**Work instructions**
Copy out each line of the data below in which "sampler" appears.

── Dataset excerpts ──

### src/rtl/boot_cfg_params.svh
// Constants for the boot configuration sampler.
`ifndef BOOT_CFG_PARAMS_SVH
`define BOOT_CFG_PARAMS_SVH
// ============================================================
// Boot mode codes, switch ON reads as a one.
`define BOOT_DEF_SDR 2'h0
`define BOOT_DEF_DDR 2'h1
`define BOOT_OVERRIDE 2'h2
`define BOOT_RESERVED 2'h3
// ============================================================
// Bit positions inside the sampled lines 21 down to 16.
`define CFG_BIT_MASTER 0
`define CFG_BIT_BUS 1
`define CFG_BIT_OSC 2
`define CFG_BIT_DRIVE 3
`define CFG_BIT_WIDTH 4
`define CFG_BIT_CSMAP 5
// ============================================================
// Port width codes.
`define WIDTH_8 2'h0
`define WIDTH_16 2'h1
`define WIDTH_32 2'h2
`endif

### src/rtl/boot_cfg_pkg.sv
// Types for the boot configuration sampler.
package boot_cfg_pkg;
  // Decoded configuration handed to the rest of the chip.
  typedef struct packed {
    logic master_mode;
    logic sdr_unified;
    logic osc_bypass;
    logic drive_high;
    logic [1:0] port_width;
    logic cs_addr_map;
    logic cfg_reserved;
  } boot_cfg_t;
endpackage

───

**Completed task**
// Constants for the boot configuration sampler.
// Types for the boot configuration sampler.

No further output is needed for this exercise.